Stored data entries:
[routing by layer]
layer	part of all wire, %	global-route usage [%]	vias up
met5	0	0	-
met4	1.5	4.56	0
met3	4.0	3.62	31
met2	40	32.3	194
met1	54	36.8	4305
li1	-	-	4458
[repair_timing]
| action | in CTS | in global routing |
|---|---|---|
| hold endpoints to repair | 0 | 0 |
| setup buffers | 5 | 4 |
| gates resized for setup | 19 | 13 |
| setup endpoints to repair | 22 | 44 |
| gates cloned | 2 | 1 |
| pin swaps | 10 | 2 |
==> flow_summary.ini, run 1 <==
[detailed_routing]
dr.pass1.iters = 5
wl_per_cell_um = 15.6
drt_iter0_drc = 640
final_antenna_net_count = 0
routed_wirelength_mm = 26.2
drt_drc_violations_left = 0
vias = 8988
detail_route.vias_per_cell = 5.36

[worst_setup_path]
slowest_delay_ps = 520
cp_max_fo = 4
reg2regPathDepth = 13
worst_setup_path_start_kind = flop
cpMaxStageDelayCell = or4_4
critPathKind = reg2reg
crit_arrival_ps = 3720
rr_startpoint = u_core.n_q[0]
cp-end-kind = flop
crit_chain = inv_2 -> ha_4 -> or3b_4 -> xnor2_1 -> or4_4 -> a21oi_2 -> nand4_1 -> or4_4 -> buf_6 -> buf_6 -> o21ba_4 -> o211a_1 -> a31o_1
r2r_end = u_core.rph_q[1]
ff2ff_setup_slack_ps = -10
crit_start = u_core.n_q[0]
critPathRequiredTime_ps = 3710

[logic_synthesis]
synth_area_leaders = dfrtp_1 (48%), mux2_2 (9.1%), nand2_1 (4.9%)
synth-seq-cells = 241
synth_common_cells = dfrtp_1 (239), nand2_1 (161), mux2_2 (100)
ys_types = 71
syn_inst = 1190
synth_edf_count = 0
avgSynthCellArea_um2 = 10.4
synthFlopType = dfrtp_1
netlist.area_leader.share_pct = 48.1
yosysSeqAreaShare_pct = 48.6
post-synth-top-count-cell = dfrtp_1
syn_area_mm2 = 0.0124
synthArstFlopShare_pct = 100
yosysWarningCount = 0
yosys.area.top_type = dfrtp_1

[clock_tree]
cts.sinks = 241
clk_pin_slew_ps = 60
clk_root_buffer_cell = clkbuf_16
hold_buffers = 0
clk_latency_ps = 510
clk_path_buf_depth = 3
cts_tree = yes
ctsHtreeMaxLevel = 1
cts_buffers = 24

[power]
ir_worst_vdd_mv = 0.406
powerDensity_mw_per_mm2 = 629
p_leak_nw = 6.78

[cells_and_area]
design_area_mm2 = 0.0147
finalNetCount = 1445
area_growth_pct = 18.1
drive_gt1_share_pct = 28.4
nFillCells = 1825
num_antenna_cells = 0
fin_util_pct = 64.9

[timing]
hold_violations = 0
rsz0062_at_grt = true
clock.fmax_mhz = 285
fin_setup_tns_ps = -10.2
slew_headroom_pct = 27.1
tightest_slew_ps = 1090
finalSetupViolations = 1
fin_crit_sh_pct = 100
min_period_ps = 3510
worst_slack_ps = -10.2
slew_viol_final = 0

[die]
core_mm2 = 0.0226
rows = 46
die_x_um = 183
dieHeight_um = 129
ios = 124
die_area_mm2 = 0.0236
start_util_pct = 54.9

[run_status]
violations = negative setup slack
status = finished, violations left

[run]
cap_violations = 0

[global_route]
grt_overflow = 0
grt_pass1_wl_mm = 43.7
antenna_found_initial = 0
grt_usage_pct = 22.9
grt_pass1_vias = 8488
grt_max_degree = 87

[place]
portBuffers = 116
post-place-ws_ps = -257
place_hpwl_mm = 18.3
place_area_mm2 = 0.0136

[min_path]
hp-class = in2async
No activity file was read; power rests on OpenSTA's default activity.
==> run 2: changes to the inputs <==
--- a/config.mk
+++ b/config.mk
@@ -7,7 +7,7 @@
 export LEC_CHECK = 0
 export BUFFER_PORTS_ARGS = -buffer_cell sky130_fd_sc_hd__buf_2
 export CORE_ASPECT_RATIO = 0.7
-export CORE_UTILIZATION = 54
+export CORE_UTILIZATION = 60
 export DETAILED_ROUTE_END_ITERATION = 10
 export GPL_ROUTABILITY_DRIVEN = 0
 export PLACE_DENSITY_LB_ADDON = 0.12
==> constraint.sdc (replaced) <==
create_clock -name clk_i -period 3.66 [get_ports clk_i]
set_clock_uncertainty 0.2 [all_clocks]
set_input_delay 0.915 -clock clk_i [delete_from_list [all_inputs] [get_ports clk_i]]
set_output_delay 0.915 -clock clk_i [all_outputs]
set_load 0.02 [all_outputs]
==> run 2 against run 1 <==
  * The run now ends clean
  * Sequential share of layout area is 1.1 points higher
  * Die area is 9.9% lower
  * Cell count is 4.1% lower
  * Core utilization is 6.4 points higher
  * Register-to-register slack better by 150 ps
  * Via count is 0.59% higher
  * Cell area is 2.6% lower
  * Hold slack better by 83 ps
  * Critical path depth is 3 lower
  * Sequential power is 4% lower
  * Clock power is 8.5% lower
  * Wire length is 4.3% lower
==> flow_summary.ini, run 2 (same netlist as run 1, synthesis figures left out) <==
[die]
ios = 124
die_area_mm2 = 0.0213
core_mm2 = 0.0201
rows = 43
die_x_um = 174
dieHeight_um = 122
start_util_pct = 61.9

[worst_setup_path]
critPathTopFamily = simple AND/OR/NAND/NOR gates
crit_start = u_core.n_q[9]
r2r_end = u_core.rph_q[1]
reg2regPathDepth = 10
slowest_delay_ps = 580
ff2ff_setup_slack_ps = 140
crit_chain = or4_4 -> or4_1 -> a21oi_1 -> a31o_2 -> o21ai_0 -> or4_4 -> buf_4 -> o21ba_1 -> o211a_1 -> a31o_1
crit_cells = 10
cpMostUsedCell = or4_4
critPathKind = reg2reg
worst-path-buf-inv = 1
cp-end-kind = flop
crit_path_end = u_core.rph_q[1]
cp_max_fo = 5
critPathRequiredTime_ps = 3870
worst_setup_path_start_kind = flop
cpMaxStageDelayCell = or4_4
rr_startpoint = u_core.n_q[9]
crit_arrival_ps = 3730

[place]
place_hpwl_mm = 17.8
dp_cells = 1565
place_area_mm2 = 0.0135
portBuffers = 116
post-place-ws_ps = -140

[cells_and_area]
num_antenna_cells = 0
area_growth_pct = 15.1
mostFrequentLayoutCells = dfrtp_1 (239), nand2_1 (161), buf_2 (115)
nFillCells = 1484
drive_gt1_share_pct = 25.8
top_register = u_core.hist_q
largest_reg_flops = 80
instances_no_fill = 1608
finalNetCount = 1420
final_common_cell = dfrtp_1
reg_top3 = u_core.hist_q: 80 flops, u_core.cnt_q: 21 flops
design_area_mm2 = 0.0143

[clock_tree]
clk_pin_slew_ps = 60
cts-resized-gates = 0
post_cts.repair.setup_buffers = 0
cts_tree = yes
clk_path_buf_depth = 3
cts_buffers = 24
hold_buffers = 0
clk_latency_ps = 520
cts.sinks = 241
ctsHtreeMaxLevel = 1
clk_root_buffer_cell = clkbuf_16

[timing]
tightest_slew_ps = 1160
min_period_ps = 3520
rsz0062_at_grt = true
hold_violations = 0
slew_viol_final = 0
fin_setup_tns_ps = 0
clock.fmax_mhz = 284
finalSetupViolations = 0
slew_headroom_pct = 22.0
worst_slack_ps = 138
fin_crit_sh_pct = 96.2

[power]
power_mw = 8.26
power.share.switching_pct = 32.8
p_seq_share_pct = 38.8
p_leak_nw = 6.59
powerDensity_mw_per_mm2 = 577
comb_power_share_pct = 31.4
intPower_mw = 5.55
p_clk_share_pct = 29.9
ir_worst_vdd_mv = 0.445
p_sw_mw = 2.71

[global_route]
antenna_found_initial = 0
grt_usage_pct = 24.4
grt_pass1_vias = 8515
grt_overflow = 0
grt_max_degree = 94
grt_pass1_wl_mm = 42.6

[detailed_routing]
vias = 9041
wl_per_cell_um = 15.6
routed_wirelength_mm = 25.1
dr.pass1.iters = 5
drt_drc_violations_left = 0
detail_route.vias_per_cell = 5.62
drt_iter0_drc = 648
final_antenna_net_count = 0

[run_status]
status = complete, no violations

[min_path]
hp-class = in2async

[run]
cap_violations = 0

#### [Requirement]
Only the lines from the line with "drt_iter0_drc = 648" to the final line of the entries are to be returned, each exactly as written, both ends included.

#### [Exercise result]
drt_iter0_drc = 648
final_antenna_net_count = 0

[run_status]
status = complete, no violations

[min_path]
hp-class = in2async

[run]
cap_violations = 0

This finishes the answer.